Exercise directions: Note each line of the entries that includes "When". Then copy those lines.

Dataset records:
◆ ◆ ◆ ◆ ◆ ◆ ◆

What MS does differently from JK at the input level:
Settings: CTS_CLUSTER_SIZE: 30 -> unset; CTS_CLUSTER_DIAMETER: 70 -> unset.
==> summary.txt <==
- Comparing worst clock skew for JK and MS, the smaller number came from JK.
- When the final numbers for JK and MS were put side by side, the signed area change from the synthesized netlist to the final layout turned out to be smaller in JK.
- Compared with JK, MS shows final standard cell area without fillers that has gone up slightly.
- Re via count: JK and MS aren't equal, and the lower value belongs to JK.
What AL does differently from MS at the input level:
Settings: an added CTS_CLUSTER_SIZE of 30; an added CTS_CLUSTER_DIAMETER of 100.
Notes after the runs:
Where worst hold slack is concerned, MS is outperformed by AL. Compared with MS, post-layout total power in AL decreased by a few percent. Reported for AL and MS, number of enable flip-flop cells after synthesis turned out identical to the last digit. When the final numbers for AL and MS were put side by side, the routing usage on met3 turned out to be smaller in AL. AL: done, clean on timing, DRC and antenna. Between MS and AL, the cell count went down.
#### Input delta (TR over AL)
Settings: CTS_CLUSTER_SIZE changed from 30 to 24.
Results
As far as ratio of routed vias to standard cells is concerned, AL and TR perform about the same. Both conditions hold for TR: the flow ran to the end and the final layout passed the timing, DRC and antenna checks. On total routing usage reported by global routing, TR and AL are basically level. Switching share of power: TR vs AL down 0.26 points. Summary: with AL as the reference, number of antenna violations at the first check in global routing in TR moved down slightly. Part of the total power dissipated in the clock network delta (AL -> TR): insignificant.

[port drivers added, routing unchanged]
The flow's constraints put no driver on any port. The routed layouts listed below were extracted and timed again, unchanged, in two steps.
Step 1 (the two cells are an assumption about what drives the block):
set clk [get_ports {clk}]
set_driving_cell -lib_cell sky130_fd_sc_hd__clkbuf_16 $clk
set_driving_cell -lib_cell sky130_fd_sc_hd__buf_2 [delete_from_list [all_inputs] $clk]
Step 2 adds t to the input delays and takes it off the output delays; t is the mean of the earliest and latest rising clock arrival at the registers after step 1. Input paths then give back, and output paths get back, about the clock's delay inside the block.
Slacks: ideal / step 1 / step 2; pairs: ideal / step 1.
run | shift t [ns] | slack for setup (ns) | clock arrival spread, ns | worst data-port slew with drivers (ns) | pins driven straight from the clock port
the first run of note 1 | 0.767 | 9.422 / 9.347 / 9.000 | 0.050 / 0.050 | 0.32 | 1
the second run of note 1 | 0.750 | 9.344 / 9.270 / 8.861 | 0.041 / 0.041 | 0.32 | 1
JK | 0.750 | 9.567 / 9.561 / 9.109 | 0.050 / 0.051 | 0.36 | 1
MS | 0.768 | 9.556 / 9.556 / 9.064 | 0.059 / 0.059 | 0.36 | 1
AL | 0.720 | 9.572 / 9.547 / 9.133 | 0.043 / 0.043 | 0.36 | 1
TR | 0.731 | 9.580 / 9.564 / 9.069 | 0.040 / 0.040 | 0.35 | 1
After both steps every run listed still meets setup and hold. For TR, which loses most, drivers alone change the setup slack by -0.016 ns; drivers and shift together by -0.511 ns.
Context: an optimization exercise on an open-source flow, tuned for small area and a short achievable clock period. The choices shown serve that exercise and are no tape-out recipe.
In this exercise RTL edits were held to simulation tests only and were not proved equivalent to the original.
No activity file was given, so power comes from the tool's default toggle rates.

[flow/config.mk]
export PLATFORM = sky130hd
export DESIGN_NAME = dram_addr_map
export DESIGN_NICKNAME = dram_addr_map
export VERILOG_FILES = /design/flow/design.v
export SDC_FILE = /design/flow/constraint.sdc
export NUM_CORES = 4
export LEC_CHECK = 0
export ABC_AREA = 1
export CAP_MARGIN = 20
export CORE_MARGIN = 2
export CORE_UTILIZATION = 60
export CTS_CLUSTER_DIAMETER = 100
export CTS_CLUSTER_SIZE = 27
export SLEW_MARGIN = 20
[flow/constraint.sdc]
create_clock -name core_clock -period 22.0 [get_ports {clk}]
set_input_delay 4.4000 -clock core_clock [delete_from_list [all_inputs] [get_ports {clk}]]
set_output_delay 4.4000 -clock core_clock [all_outputs]
set_load 0.01 [all_outputs]
[flow/design.v]
module dram_addr_map (
    input  wire        clk,
    input  wire        rst,             
    input  wire [1:0]  cfg_bays,        
    input  wire [1:0]  cfg_first_quad,  
    input  wire [15:0] cfg_chan_mask,   
    input  wire [9:0]  cfg_cap_gib,     
    input  wire [2:0]  cfg_log2_nr,     
    input  wire        in_valid,
    input  wire [42:0] in_pa,
    output reg         out_valid,
    output reg  [3:0]  out_bay,
    output reg  [15:0] out_set,
    output reg  [20:0] out_tag,
    output reg         out_edge,
    output reg  [1:0]  out_slot,
    output reg  [3:0]  out_chan,
    output reg  [32:0] out_line,
    output reg         out_sub,
    output reg  [10:0] out_col,
    output reg  [2:0]  out_bg,
    output reg  [1:0]  out_bank,
    output reg  [3:0]  out_rank,
    output reg  [19:0] out_row
);
    function [2:0] add3(input [2:0] a, input [2:0] b);
        begin
            add3[0] = (a[0] & b[0]) | (a[1] & b[2]) | (a[2] & b[1]);
            add3[1] = (a[0] & b[1]) | (a[1] & b[0]) | (a[2] & b[2]);
            add3[2] = (a[0] & b[2]) | (a[1] & b[1]) | (a[2] & b[0]);
        end
    endfunction
    function ge10(input [9:0] a, input [9:0] b);
        reg [15:0] g, e;
        integer i, l;
        begin
            for (i = 0; i < 16; i = i + 1) begin
                g[i] = (i < 10) ? (a[i] & ~b[i]) : 1'b0;
                e[i] = (i < 10) ? ~(a[i] ^ b[i]) : 1'b1;
            end
            for (l = 1; l < 16; l = l * 2)
                for (i = 0; i < 16; i = i + 2 * l) begin
                    g[i] = g[i + l] | (e[i + l] & g[i]);
                    e[i] = e[i + l] & e[i];
                end
            ge10 = g[0] | e[0];
        end
    endfunction
    function [15:0] t_logic(input [6:0] x);
        reg [3:0] i;
        reg [1:0] p, f;
        reg       sb;
        reg [6:0] ms2;
        begin
            i[0] = (x == 7'd2) | (x == 7'd3) | (x == 7'd6) | (x == 7'd7) | (x == 7'd10) | (x == 7'd11) | (x == 7'd14) | (x == 7'd15) | (x == 7'd18) | (x == 7'd19) | (x == 7'd22) | (x == 7'd23) | (x == 7'd34) | (x == 7'd35) | (x == 7'd38) | (x == 7'd39) | (x == 7'd42) | (x == 7'd43) | (x == 7'd46) | (x == 7'd47) | (x == 7'd50) | (x == 7'd51) | (x == 7'd54) | (x == 7'd55) | (x == 7'd72) | (x == 7'd73) | (x == 7'd74) | (x == 7'd75) | (x == 7'd76) | (x == 7'd77) | (x == 7'd78) | (x == 7'd79) | (x == 7'd104) | (x == 7'd105) | (x == 7'd106) | (x == 7'd107) | (x == 7'd108) | (x == 7'd109) | (x == 7'd110) | (x == 7'd111);
            i[1] = (x == 7'd4) | (x == 7'd5) | (x == 7'd6) | (x == 7'd7) | (x == 7'd12) | (x == 7'd13) | (x == 7'd14) | (x == 7'd15) | (x == 7'd20) | (x == 7'd21) | (x == 7'd22) | (x == 7'd23) | (x == 7'd40) | (x == 7'd41) | (x == 7'd42) | (x == 7'd43) | (x == 7'd44) | (x == 7'd45) | (x == 7'd46) | (x == 7'd47) | (x == 7'd80) | (x == 7'd81) | (x == 7'd82) | (x == 7'd83) | (x == 7'd84) | (x == 7'd85) | (x == 7'd86) | (x == 7'd87) | (x == 7'd112) | (x == 7'd113) | (x == 7'd114) | (x == 7'd115) | (x == 7'd116) | (x == 7'd117) | (x == 7'd118) | (x == 7'd119);
            i[2] = (x == 7'd8) | (x == 7'd9) | (x == 7'd10) | (x == 7'd11) | (x == 7'd12) | (x == 7'd13) | (x == 7'd14) | (x == 7'd15) | (x == 7'd48) | (x == 7'd49) | (x == 7'd50) | (x == 7'd51) | (x == 7'd52) | (x == 7'd53) | (x == 7'd54) | (x == 7'd55);
            i[3] = (x == 7'd16) | (x == 7'd17) | (x == 7'd18) | (x == 7'd19) | (x == 7'd20) | (x == 7'd21) | (x == 7'd22) | (x == 7'd23);
            p[0] = (x == 7'd6) | (x == 7'd7) | (x == 7'd8) | (x == 7'd9) | (x == 7'd10) | (x == 7'd11) | (x == 7'd18) | (x == 7'd19) | (x == 7'd20) | (x == 7'd21) | (x == 7'd22) | (x == 7'd23) | (x == 7'd42) | (x == 7'd43) | (x == 7'd46) | (x == 7'd47) | (x == 7'd48) | (x == 7'd49) | (x == 7'd50) | (x == 7'd51) | (x == 7'd52) | (x == 7'd53) | (x == 7'd54) | (x == 7'd55);
            p[1] = (x == 7'd12) | (x == 7'd13) | (x == 7'd14) | (x == 7'd15) | (x == 7'd16) | (x == 7'd17) | (x == 7'd18) | (x == 7'd19) | (x == 7'd20) | (x == 7'd21) | (x == 7'd22) | (x == 7'd23);
            sb = (x == 7'd1) | (x == 7'd3) | (x == 7'd5) | (x == 7'd7) | (x == 7'd33) | (x == 7'd35) | (x == 7'd37) | (x == 7'd39) | (x == 7'd65) | (x == 7'd67) | (x == 7'd69) | (x == 7'd71) | (x == 7'd97) | (x == 7'd99) | (x == 7'd101) | (x == 7'd103);
            f[0] = (x == 7'd2) | (x == 7'd3) | (x == 7'd8) | (x == 7'd11) | (x == 7'd14) | (x == 7'd15) | (x == 7'd20) | (x == 7'd21) | (x == 7'd33) | (x == 7'd34) | (x == 7'd37) | (x == 7'd38) | (x == 7'd48) | (x == 7'd49) | (x == 7'd52) | (x == 7'd53) | (x == 7'd72) | (x == 7'd74) | (x == 7'd76) | (x == 7'd78) | (x == 7'd81) | (x == 7'd83) | (x == 7'd85) | (x == 7'd87) | (x == 7'd104) | (x == 7'd106) | (x == 7'd108) | (x == 7'd110) | (x == 7'd113) | (x == 7'd115) | (x == 7'd117) | (x == 7'd119);
            f[1] = (x == 7'd4) | (x == 7'd5) | (x == 7'd7) | (x == 7'd10) | (x == 7'd16) | (x == 7'd17) | (x == 7'd22) | (x == 7'd23) | (x == 7'd35) | (x == 7'd39) | (x == 7'd40) | (x == 7'd44) | (x == 7'd50) | (x == 7'd51) | (x == 7'd54) | (x == 7'd55) | (x == 7'd65) | (x == 7'd67) | (x == 7'd69) | (x == 7'd71) | (x == 7'd80) | (x == 7'd82) | (x == 7'd84) | (x == 7'd86) | (x == 7'd97) | (x == 7'd99) | (x == 7'd101) | (x == 7'd103) | (x == 7'd112) | (x == 7'd114) | (x == 7'd116) | (x == 7'd118);
            ms2[0] = (x == 7'd2) | (x == 7'd3) | (x == 7'd10) | (x == 7'd11) | (x == 7'd12) | (x == 7'd15) | (x == 7'd17) | (x == 7'd19) | (x == 7'd20) | (x == 7'd23);
            ms2[1] = (x == 7'd1) | (x == 7'd3) | (x == 7'd4) | (x == 7'd12) | (x == 7'd18) | (x == 7'd19) | (x == 7'd20) | (x == 7'd33) | (x == 7'd34) | (x == 7'd37) | (x == 7'd38) | (x == 7'd40) | (x == 7'd42) | (x == 7'd44) | (x == 7'd46) | (x == 7'd48) | (x == 7'd51) | (x == 7'd52) | (x == 7'd55);
            ms2[2] = (x == 7'd1) | (x == 7'd3) | (x == 7'd12) | (x == 7'd18) | (x == 7'd19) | (x == 7'd20) | (x == 7'd33) | (x == 7'd37) | (x == 7'd42) | (x == 7'd46) | (x == 7'd48) | (x == 7'd52);
            ms2[3] = (x == 7'd1) | (x == 7'd3) | (x == 7'd12) | (x == 7'd18) | (x == 7'd19) | (x == 7'd20) | (x == 7'd33) | (x == 7'd37) | (x == 7'd42) | (x == 7'd46) | (x == 7'd48) | (x == 7'd52);
            ms2[4] = (x == 7'd1) | (x == 7'd3) | (x == 7'd12) | (x == 7'd18) | (x == 7'd19) | (x == 7'd20) | (x == 7'd33) | (x == 7'd37) | (x == 7'd42) | (x == 7'd46) | (x == 7'd48) | (x == 7'd52);
            ms2[5] = (x == 7'd1) | (x == 7'd3) | (x == 7'd12) | (x == 7'd18) | (x == 7'd19) | (x == 7'd20) | (x == 7'd33) | (x == 7'd37) | (x == 7'd42) | (x == 7'd46) | (x == 7'd48) | (x == 7'd52);
            ms2[6] = (x == 7'd1) | (x == 7'd3) | (x == 7'd12) | (x == 7'd18) | (x == 7'd19) | (x == 7'd20) | (x == 7'd33) | (x == 7'd37) | (x == 7'd42) | (x == 7'd46) | (x == 7'd48) | (x == 7'd52);
            t_logic = {i, p, sb, f, ms2};
        end
    endfunction
    function [1:0] carry5(input [4:0] pl, input [15:0] tl);
        reg [7:0] g, e;
        integer   i, l;
        begin
            for (i = 0; i < 8; i = i + 1) begin
                g[i] = (i < 5) ? (pl[i] & tl[i]) : 1'b0;
                e[i] = (i < 5) ? (pl[i] ^ tl[i]) : 1'b1;
            end
            for (l = 1; l < 8; l = l * 2)
                for (i = 0; i < 8; i = i + 2 * l) begin
                    g[i] = g[i + l] | (e[i + l] & g[i]);
                    e[i] = e[i + l] & e[i];
                end
            carry5 = {g[0] & ~tl[6], ~g[0] & tl[6]};
        end
    endfunction
    reg        v0;
    reg [36:0] pp0;
    reg [1:0]  q0;
    reg        hi0;
    reg        c_lm0, c_lm1, c_lm2;    
    reg [1:0]  c_fq;
    reg [9:0]  c_cap;
    reg [2:0]  c_lg;
    reg [4:1]  c_nh;     
    wire [3:0] fmask = cfg_chan_mask[4*cfg_first_quad +: 4];
    always @(posedge clk) begin
        if (rst) v0 <= 1'b0;
        else     v0 <= in_valid;
        pp0    <= cfg_bays[1] ? in_pa[42:6] :
                  (cfg_bays[0] ? {1'b0, in_pa[42:7]} : {2'b00, in_pa[42:8]});
        q0     <= in_pa[7:6] ^ in_pa[15:14] ^ in_pa[23:22] ^ in_pa[31:30] ^ in_pa[39:38];
        hi0    <= |in_pa[42:32];
        c_lm0  <= (cfg_bays == 2'd0);
        c_lm1  <= (cfg_bays == 2'd1);
        c_lm2  <= cfg_bays[1];           
        c_fq   <= cfg_first_quad;
        c_cap  <= cfg_cap_gib;
        c_lg   <= cfg_log2_nr;
        c_nh[1] <= (fmask == 4'd1) | (fmask == 4'd2) | (fmask == 4'd4) | (fmask == 4'd8);
        c_nh[2] <= (fmask == 4'd3) | (fmask == 4'd5) | (fmask == 4'd6) | (fmask == 4'd9) |
                   (fmask == 4'd10) | (fmask == 4'd12);
        c_nh[3] <= (fmask == 4'd7) | (fmask == 4'd11) | (fmask == 4'd13) | (fmask == 4'd14);
        c_nh[4] <= (fmask == 4'd15);
    end
    wire lm0 = c_lm0;                  
    wire lm1 = c_lm1;                  
    wire lm2 = c_lm2;                  
    wire [1:0] c_bays = {lm2, lm1};    
    wire [37:0] pp = {1'b0, pp0};
    wire [1:0]  q  = q0;
    wire        hi = hi0;
    wire [1:0]  r  = lm2 ? pp[1:0] : lm1 ? {1'b0, pp[0]} : 2'b00;
    reg [2:0]  pf [0:18];    
    reg [2:0]  rem;
    reg [1:0]  dg;
    reg [37:0] dq;           
    integer k, l;
    always @(*) begin
        for (k = 0; k < 19; k = k + 1) begin
            dg = pp[2*(18-k) +: 2];
            pf[k] = {dg == 2'd2, dg == 2'd1, dg == 2'd0 || dg == 2'd3};
        end
        for (l = 1; l < 32; l = l * 2)
            for (k = 2*l - 1; k < 19; k = k + 2*l)
                pf[k] = add3(pf[k], pf[k - l]);
        for (l = 8; l >= 1; l = l / 2)
            for (k = 3*l - 1; k < 19; k = k + 2*l)
                pf[k] = add3(pf[k], pf[k - l]);
        for (k = 0; k < 19; k = k + 1) begin
            rem = (k == 18) ? 3'b001 : pf[17-k];
            dg  = pp[2*k +: 2];
            dq[2*k+1] = rem[2] | (rem[1] & dg[1]);
            dq[2*k]   = (rem[0] & dg[1] & dg[0]) | (rem[1] & ~dg[1]) | (rem[2] & (dg[1] | dg[0]));
        end
    end
    wire [2:0] t_p1 = add3({pf[17][1], pf[17][2], pf[17][0]}, {1'b0, pp[1], ~pp[1]});
    wire [2:0] th = lm2 ? pf[17] : lm1 ? t_p1 : pf[18];
    wire [1:0] t  = {th[2], th[1]};
    wire [35:0] st = {dq[35:2], lm2 ? pp[1] : dq[1], (lm1 | lm2) ? pp[0] : dq[0]};
    wire [15:0] tl = t_logic({c_bays, t, q, hi});
    wire [3:0]  i_idx = tl[15:12];
    wire [1:0]  p     = tl[11:10];
    wire        sb    = tl[9];
    wire [1:0]  f     = tl[8:7];
    wire [6:0]  ms2   = tl[6:0];
    wire [1:0] cc0 = carry5(pp[4:0], t_logic({c_bays, 2'd0, q, hi}));
    wire [1:0] cc1 = carry5(pp[4:0], t_logic({c_bays, 2'd1, q, hi}));
    wire [1:0] cc2 = carry5(pp[4:0], t_logic({c_bays, 2'd2, q, hi}));
    wire [1:0] cc  = ({2{th[0]}} & cc0) | ({2{th[1]}} & cc1) | ({2{th[2]}} & cc2);
    wire       cp  = cc[1];
    wire       cn  = cc[0];
    reg [36:5] v;
    reg [36:22] vz;                    
    integer    bi;
    always @(*) begin
        v = pp[36:5];
        for (bi = 22; bi < 37; bi = bi + 1) begin
            vz[bi] = ~|(pp[36:22] & ~({15{1'b1}} << (bi - 22)) &
                        ({15{1'b1}} << (lm2 ? 2 : lm1 ? 1 : 0)));
            if (bi >= 24 || (bi == 23 && ~lm2) || (bi == 22 && lm0))
                v[bi] = pp[bi] ^ (hi & vz[bi]);
        end
    end
    reg [36:5] z_hi;
    reg [36:5] v_ones, v_zeros;        
    integer    zi;
    always @(*) begin
        v_ones[5]  = 1'b1;
        v_zeros[5] = 1'b1;
        for (zi = 6; zi < 37; zi = zi + 1) begin
            v_ones[zi]  = v_ones[zi-1] & v[zi-1];
            v_zeros[zi] = v_zeros[zi-1] & ~v[zi-1];
        end
        for (zi = 5; zi < 37; zi = zi + 1)
            z_hi[zi] = v[zi] ^ (cp & v_ones[zi]) ^ (cn & v_zeros[zi]);
    end
    reg        v1;
    reg [3:0]  b1_i;
    reg [1:0]  b1_p;
    reg [3:0]  b1_mask;
    reg        b1_hk0, b1_hk1, b1_hk2;    
    reg        b1_sb;
    reg [1:0]  b1_f;
    reg [4:0]  b1_pl;
    reg [4:0]  b1_ms2;
    reg [35:0] b1_st;
    reg [36:5] b1_zh;
    always @(posedge clk) begin
        if (rst) v1 <= 1'b0;
        else     v1 <= v0;
        b1_i    <= i_idx;
        b1_p    <= p;
        b1_mask <= cfg_chan_mask[4*(c_fq + p) +: 4];    
        b1_hk0  <= hi & lm0;
        b1_hk1  <= hi & lm1;
        b1_hk2  <= hi & lm2;
        b1_sb   <= sb;
        b1_f    <= f;
        b1_pl   <= pp[4:0];
        b1_ms2  <= ms2[4:0];
        b1_st   <= st;
        b1_zh   <= z_hi;
    end
    wire [3:0] bay  = 4'd3 * {2'b00, c_fq} + b1_i;
    wire [1:0] quad = c_fq + b1_p;
    wire [3:0] mask = b1_mask;
    wire [1:0] b1_r = lm2 ? b1_st[1:0] : lm1 ? {1'b0, b1_st[0]} : 2'b00;
    wire [3:0] h  = (lm2 ? {b1_f, 2'b00} : lm1 ? {1'b0, b1_f, 1'b0} : {2'b00, b1_f}) | {2'b00, b1_r};
    reg  [1:0] hd, hm;
    always @(*) begin
        hd = (h >= 4'd9) ? 2'd3 : (h >= 4'd6) ? 2'd2 : (h >= 4'd3) ? 2'd1 : 2'd0;
        hm = h - 4'd3 * {2'b00, hd};
    end
    reg [33:0] es;
    reg [33:0] ga, pa_, aa, yy;
    integer    ei, el;
    always @(*) begin
        for (ei = 0; ei < 34; ei = ei + 1) begin
            if (ei == 0) begin
                aa[ei] = b1_st[0] | ~lm0;
                yy[ei] = lm0 & ~b1_hk0;
            end else if (ei == 1) begin
                aa[ei] = b1_st[1] | lm2;
                yy[ei] = lm0 | (lm1 & ~b1_hk1);
            end else begin
                aa[ei] = b1_st[ei];
                yy[ei] = ~((ei % 2 == 0) ? ((b1_hk0 & ei <= 20) | (b1_hk2 & ei <= 22))
                                         : (b1_hk1 & ei <= 21));
            end
            ga[ei]  = aa[ei] & yy[ei];
            pa_[ei] = aa[ei] ^ yy[ei];
        end
        ga[0] = ga[0] | (pa_[0] & ~b1_sb);
        for (el = 1; el < 34; el = el * 2)
            for (ei = 33; ei >= 0; ei = ei - 1)
                if ((ei / el) % 2 == 1) begin
                    ga[ei]  = ga[ei] | (pa_[ei] & ga[(ei / el) * el - 1]);
                    pa_[ei] = pa_[ei] & pa_[(ei / el) * el - 1];
                end
        es[0] = lm0 ? (aa[0] ^ yy[0] ^ ~b1_sb) : hd[0];
        es[1] = lm2 ? hd[1] : (aa[1] ^ yy[1] ^ ga[0]);
        for (ei = 2; ei < 34; ei = ei + 1)
            es[ei] = aa[ei] ^ yy[ei] ^ ga[ei - 1];
    end
    wire [36:0] z = {b1_zh, b1_pl + b1_ms2};
    wire        n2 = c_nh[2];
    wire        n3 = c_nh[3];
    wire        n4 = c_nh[4];
    wire [33:0] x34 = n3 ? es[33:0] : n4 ? z[35:2] : n2 ? z[34:1] : z[33:0];
    wire [32:0] x = x34[32:0];
    wire        in_edge = ge10(x34[33:24], c_cap);
    wire [1:0]  zmod = n3 ? hm : n4 ? z[1:0] : n2 ? {1'b0, z[0]} : 2'd0;
    wire [5:0] em = {zmod, mask};
    wire [1:0] cpos_z, cpos_0;
    assign cpos_z[0] = (em == 6'd2) | (em == 6'd6) | (em == 6'd8) | (em == 6'd10) | (em == 6'd14) | (em == 6'd19) | (em == 6'd23) | (em == 6'd25) | (em == 6'd26) | (em == 6'd27) | (em == 6'd28) | (em == 6'd31) | (em == 6'd43) | (em == 6'd45) | (em == 6'd46) | (em == 6'd63);
    assign cpos_z[1] = (em == 6'd4) | (em == 6'd8) | (em == 6'd12) | (em == 6'd21) | (em == 6'd22) | (em == 6'd25) | (em == 6'd26) | (em == 6'd28) | (em == 6'd29) | (em == 6'd30) | (em == 6'd39) | (em == 6'd43) | (em == 6'd45) | (em == 6'd46) | (em == 6'd47) | (em == 6'd63);
    assign cpos_0[0] = (mask == 4'd2) | (mask == 4'd6) | (mask == 4'd8) | (mask == 4'd10) | (mask == 4'd14);
    assign cpos_0[1] = (mask == 4'd4) | (mask == 4'd8) | (mask == 4'd12);
    wire [1:0] cpos = in_edge ? cpos_0 : cpos_z;
    wire [19:0] xh   = x[32:13];
    wire [19:0] row  = xh >> c_lg;
    wire [19:0] rank = xh & ~(20'hFFFFF << c_lg);
    always @(posedge clk) begin
        if (rst) out_valid <= 1'b0;
        else     out_valid <= v1;
        out_bay  <= bay;
        out_set  <= b1_st[15:0];
        out_tag  <= {1'b0, b1_st[35:16]};
        out_edge <= in_edge;
        out_slot <= z[1:0];
        out_chan <= {quad, cpos};
        out_line <= x;
        out_sub  <= x[0];
        out_col  <= {x[10:6], x[2:1], 4'b0000};
        out_bg   <= x[5:3] ^ row[2:0];
        out_bank <= x[12:11] ^ row[4:3];
        out_rank <= rank[3:0];
        out_row  <= row;
    end
endmodule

◆ ◆ ◆ ◆ ◆ ◆ ◆

Completed task:
- When the final numbers for JK and MS were put side by side, the signed area change from the synthesized netlist to the final layout turned out to be smaller in JK.
Where worst hold slack is concerned, MS is outperformed by AL. Compared with MS, post-layout total power in AL decreased by a few percent. Reported for AL and MS, number of enable flip-flop cells after synthesis turned out identical to the last digit. When the final numbers for AL and MS were put side by side, the routing usage on met3 turned out to be smaller in AL. AL: done, clean on timing, DRC and antenna. Between MS and AL, the cell count went down.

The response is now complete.